Clustering Algorithms: K-Means | AI Planet (formerly DPhi)

Learning Objectives

What is K-Means Clustering?
How does it work?
Choosing the number of clusters for K-means:
- Elbow Method
- Silhouette Method
Pros and Cons of K-Means

K-Means Clustering

K-means clustering is one of the simplest and most popular unsupervised machine learning algorithms. You can even say it is the most popular clustering algorithm.

It is intuitive, easy to implement, and fast.

K = number of clusters/groups you want the data to be divided into.

How does it work?

K-means is an unsupervised model so the data is unlabeled. But the model mathematically allocates each data point to a cluster.
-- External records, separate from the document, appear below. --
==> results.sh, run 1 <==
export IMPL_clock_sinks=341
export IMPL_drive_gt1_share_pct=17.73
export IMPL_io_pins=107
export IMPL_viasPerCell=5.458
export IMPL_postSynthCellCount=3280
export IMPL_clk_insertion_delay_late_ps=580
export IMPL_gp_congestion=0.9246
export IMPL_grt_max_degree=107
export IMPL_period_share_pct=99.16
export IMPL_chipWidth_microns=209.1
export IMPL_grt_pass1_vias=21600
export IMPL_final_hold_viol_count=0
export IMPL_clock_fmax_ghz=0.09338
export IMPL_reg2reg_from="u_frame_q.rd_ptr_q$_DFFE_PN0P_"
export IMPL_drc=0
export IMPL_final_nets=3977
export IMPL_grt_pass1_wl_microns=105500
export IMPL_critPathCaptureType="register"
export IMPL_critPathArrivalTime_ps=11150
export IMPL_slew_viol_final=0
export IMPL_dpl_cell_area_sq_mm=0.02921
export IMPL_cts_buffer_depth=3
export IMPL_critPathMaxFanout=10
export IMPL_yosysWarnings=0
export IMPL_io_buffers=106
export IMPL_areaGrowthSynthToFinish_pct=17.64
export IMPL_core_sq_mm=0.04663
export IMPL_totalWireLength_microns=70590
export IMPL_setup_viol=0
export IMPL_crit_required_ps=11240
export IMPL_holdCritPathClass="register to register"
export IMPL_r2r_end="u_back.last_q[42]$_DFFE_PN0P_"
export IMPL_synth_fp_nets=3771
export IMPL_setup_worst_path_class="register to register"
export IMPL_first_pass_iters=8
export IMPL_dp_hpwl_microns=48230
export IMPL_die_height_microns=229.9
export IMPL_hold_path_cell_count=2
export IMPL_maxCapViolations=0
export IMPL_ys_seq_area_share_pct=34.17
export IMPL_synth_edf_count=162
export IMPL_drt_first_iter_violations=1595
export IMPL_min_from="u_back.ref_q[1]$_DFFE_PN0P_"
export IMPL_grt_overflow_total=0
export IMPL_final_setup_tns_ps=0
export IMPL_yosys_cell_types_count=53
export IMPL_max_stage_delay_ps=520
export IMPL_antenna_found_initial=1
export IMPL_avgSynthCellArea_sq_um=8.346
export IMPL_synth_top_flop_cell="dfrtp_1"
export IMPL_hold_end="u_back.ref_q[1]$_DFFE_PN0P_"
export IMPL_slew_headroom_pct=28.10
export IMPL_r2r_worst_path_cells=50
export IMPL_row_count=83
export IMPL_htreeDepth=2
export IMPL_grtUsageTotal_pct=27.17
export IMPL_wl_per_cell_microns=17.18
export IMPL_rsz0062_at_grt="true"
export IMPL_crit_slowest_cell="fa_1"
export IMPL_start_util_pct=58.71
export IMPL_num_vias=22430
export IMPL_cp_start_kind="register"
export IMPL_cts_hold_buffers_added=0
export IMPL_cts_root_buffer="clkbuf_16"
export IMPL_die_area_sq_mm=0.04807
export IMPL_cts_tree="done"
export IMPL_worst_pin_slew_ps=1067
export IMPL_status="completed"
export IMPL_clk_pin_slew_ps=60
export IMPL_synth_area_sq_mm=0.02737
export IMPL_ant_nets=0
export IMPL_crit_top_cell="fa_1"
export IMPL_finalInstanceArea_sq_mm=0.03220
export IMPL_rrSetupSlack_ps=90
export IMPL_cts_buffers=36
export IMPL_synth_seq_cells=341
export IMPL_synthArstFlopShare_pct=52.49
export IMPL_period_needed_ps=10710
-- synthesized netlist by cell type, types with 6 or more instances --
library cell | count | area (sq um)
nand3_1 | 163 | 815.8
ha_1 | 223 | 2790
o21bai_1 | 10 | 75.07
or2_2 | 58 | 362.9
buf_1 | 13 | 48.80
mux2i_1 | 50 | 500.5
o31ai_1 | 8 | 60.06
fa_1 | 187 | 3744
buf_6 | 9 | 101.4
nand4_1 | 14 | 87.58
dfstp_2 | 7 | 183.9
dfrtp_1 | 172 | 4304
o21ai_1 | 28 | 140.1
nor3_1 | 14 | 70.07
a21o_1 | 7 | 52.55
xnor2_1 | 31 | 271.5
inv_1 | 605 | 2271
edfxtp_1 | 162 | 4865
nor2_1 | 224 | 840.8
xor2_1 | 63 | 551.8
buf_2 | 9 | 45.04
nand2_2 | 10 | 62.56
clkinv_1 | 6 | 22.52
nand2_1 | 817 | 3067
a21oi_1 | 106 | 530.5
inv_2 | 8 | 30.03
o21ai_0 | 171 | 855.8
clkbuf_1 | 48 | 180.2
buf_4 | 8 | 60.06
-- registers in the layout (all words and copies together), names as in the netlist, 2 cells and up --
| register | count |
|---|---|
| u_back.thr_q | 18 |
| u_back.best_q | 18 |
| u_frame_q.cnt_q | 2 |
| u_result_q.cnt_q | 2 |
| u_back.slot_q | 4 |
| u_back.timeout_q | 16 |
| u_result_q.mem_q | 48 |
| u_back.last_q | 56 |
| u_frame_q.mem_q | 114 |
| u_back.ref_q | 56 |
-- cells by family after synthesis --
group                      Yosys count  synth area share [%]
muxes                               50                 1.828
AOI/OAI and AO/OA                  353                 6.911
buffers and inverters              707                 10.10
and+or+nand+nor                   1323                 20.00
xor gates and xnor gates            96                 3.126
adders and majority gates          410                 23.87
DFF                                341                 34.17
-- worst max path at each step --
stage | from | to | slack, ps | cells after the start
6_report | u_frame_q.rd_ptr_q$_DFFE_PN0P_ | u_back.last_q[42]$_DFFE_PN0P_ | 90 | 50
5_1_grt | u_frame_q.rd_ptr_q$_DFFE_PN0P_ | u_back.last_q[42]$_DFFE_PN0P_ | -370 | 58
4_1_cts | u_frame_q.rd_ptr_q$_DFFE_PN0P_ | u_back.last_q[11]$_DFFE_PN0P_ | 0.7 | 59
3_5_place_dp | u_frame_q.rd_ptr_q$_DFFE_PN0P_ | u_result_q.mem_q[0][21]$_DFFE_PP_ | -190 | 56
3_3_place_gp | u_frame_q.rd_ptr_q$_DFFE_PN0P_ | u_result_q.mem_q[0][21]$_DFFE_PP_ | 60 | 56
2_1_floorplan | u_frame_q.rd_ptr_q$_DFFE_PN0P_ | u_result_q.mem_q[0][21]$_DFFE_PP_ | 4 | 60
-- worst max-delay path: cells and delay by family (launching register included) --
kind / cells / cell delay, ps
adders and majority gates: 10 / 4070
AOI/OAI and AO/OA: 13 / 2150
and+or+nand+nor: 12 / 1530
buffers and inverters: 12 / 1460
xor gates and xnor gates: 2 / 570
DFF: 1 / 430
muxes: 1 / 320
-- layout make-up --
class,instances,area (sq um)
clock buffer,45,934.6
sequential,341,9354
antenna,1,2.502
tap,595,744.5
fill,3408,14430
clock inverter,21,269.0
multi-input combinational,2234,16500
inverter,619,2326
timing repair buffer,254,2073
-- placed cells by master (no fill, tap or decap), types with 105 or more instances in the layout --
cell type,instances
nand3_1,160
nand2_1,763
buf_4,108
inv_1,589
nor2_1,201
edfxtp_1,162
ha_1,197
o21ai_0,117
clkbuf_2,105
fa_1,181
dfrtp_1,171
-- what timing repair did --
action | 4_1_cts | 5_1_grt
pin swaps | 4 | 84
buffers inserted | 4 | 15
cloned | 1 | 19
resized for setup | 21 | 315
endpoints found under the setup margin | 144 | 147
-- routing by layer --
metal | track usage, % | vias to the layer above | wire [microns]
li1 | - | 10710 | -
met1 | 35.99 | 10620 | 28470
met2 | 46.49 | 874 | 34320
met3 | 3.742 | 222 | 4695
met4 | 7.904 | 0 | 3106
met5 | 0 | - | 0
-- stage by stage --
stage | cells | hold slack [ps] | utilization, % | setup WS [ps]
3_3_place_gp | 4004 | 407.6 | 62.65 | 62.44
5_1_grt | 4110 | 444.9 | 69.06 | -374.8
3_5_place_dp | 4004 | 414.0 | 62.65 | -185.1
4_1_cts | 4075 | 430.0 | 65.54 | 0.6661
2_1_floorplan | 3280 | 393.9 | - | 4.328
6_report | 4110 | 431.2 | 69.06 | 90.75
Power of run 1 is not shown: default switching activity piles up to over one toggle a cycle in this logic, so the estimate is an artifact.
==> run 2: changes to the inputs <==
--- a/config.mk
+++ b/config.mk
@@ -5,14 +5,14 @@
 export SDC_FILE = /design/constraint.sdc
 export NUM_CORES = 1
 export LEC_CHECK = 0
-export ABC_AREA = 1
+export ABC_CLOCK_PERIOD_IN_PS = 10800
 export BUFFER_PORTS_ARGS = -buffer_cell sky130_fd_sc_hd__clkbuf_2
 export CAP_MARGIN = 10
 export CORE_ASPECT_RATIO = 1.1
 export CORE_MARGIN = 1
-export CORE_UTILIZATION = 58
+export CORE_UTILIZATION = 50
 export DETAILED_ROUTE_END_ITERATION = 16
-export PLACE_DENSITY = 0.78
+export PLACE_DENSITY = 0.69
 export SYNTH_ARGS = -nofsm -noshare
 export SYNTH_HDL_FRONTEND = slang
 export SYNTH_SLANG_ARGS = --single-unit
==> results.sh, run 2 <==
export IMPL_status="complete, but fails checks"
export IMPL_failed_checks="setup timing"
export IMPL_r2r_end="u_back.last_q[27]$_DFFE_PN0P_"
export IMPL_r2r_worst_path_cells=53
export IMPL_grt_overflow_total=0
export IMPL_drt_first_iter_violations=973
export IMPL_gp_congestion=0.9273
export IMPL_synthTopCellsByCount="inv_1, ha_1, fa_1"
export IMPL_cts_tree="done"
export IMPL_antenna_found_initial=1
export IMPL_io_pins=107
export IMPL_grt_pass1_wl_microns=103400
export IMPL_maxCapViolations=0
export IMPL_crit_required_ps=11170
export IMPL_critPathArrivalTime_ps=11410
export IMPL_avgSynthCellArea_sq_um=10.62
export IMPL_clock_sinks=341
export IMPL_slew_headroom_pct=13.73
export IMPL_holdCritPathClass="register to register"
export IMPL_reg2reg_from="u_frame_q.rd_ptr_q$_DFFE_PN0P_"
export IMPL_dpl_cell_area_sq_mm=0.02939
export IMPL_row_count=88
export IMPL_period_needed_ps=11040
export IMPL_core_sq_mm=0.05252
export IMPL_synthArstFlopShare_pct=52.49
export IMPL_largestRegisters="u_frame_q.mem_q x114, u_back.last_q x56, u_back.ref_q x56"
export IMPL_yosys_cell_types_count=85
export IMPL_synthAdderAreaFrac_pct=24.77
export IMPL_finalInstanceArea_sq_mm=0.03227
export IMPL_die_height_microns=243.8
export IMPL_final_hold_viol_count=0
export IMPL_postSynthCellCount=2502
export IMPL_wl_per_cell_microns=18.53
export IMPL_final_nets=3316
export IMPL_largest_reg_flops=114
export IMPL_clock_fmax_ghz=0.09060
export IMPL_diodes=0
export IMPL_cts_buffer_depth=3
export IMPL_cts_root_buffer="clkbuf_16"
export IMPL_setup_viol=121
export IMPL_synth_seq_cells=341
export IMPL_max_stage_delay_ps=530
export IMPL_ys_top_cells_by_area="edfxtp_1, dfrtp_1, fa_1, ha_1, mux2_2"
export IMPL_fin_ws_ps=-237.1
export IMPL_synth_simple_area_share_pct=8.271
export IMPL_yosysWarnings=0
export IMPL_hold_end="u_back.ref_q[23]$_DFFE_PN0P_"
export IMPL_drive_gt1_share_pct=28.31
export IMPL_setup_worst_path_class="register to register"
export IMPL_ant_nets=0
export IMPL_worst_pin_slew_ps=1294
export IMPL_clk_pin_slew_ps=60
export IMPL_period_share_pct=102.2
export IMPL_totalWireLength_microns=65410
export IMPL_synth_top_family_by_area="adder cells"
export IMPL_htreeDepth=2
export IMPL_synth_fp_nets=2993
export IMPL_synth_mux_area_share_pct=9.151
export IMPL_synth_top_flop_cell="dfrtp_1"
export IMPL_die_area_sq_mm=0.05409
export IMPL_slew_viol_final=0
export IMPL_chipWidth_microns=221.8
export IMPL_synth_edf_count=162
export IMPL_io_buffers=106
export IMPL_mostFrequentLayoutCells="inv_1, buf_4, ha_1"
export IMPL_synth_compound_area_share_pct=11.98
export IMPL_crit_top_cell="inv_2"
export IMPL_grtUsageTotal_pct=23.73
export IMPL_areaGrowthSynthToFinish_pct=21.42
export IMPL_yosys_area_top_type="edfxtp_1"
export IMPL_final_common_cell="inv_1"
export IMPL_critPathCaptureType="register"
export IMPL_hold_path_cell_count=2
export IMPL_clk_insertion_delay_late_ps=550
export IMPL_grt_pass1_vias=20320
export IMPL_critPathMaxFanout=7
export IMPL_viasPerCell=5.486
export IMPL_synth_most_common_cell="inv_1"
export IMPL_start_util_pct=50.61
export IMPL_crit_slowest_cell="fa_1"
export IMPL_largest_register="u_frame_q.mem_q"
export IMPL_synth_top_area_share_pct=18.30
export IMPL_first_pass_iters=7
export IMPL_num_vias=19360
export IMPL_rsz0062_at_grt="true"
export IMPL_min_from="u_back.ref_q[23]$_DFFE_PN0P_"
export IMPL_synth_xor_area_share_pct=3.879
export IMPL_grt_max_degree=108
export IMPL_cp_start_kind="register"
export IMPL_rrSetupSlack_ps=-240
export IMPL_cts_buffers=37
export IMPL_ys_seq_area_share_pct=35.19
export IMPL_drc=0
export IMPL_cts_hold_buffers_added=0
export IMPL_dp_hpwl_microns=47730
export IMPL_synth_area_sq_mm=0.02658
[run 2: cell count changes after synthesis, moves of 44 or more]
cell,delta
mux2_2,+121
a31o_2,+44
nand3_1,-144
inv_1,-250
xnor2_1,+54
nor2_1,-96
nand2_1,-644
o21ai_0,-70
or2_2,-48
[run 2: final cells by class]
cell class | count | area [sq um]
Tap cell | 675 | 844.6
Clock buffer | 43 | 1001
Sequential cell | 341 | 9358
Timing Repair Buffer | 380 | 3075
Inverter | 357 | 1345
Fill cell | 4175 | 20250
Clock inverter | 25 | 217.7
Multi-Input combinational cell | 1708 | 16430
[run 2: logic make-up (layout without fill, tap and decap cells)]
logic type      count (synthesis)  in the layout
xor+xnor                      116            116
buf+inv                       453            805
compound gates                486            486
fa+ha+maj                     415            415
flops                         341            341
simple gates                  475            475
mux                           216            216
Here we have some 2-dimensional unlabelled data that looks like below. All the points are of the same colour(green) i.e. they are not segregated into clusters at the moment.

STEP 0: Decide the number of clusters (K)

Upon initializing the model, we must pre-decide on a number of clusters. Having to do this in advance is a drawback of the model.

Let’s choose k=2 (a.k.a. 2 clusters) for this example.

STEP 1: Randomly create centroids or points that are supposed to be the centers of the clusters (represented by purple). Note that they don’t need to be at the centers initially, they can be placed anywhere.

STEP 2: Each data point is allocated to the nearest centroid:

Initially, our clusters look like below (look at how the data is divided into red and yellow clusters):

STEP 3: Centroids move to the location of the average of points in their cluster:

STEP 4: Repeat allocating each point to the nearest centroid.

Which gives us clusters according to our second iteration.

STEP 5: Repeat this process until clusters stop moving

That is, when 2 consecutive times you get the same clusters, there’s no need to repeat the steps.

Is that it?

Yes. Except that we can end up with some pretty poor results if the initial centroid locations are not optimal.

So we repeat this whole process multiple times, and accept the result with the least cumulative variation across clusters.

Summary

K-means Clustering

Must Try!

This website will allow you to visualise K-Means clustering on your own. At one point, you’ll observe that the centroid has stopped moving and the clusters remain the same. That is when you know that the algorithm has converged and given you the final clusters.

I strongly suggest to spend some time with this tool: Visualizing k-means Clustering/

Choosing the number of clusters for K-means

One of the most challenging tasks in this clustering algorithm is to choose the right values of k.

If you are choosing the k values randomly, it might be correct or may be wrong. If you will choose the wrong value then it will directly aﬀect your model performance. So there are two methods by which you can select the right value of k.

Elbow Method.
Silhouette Method.

Now, Let’s understand both the concepts one by one in detail.

Elbow Method

Elbow is one of the most well-known methods by which you can select the right value of k and boost your model performance. It is also a bit naïve in its approach.

It is an empirical method to find out the best value of k. It picks up a range of values and takes the best among them. It calculates the sum of the square of the points and calculates the average distance.

Why is it called an ‘elbow’ method, you may ask? That is because the graph plotted in this case resembles an elbow. The value of k falling on the joint part is what we consider to be the optimum value.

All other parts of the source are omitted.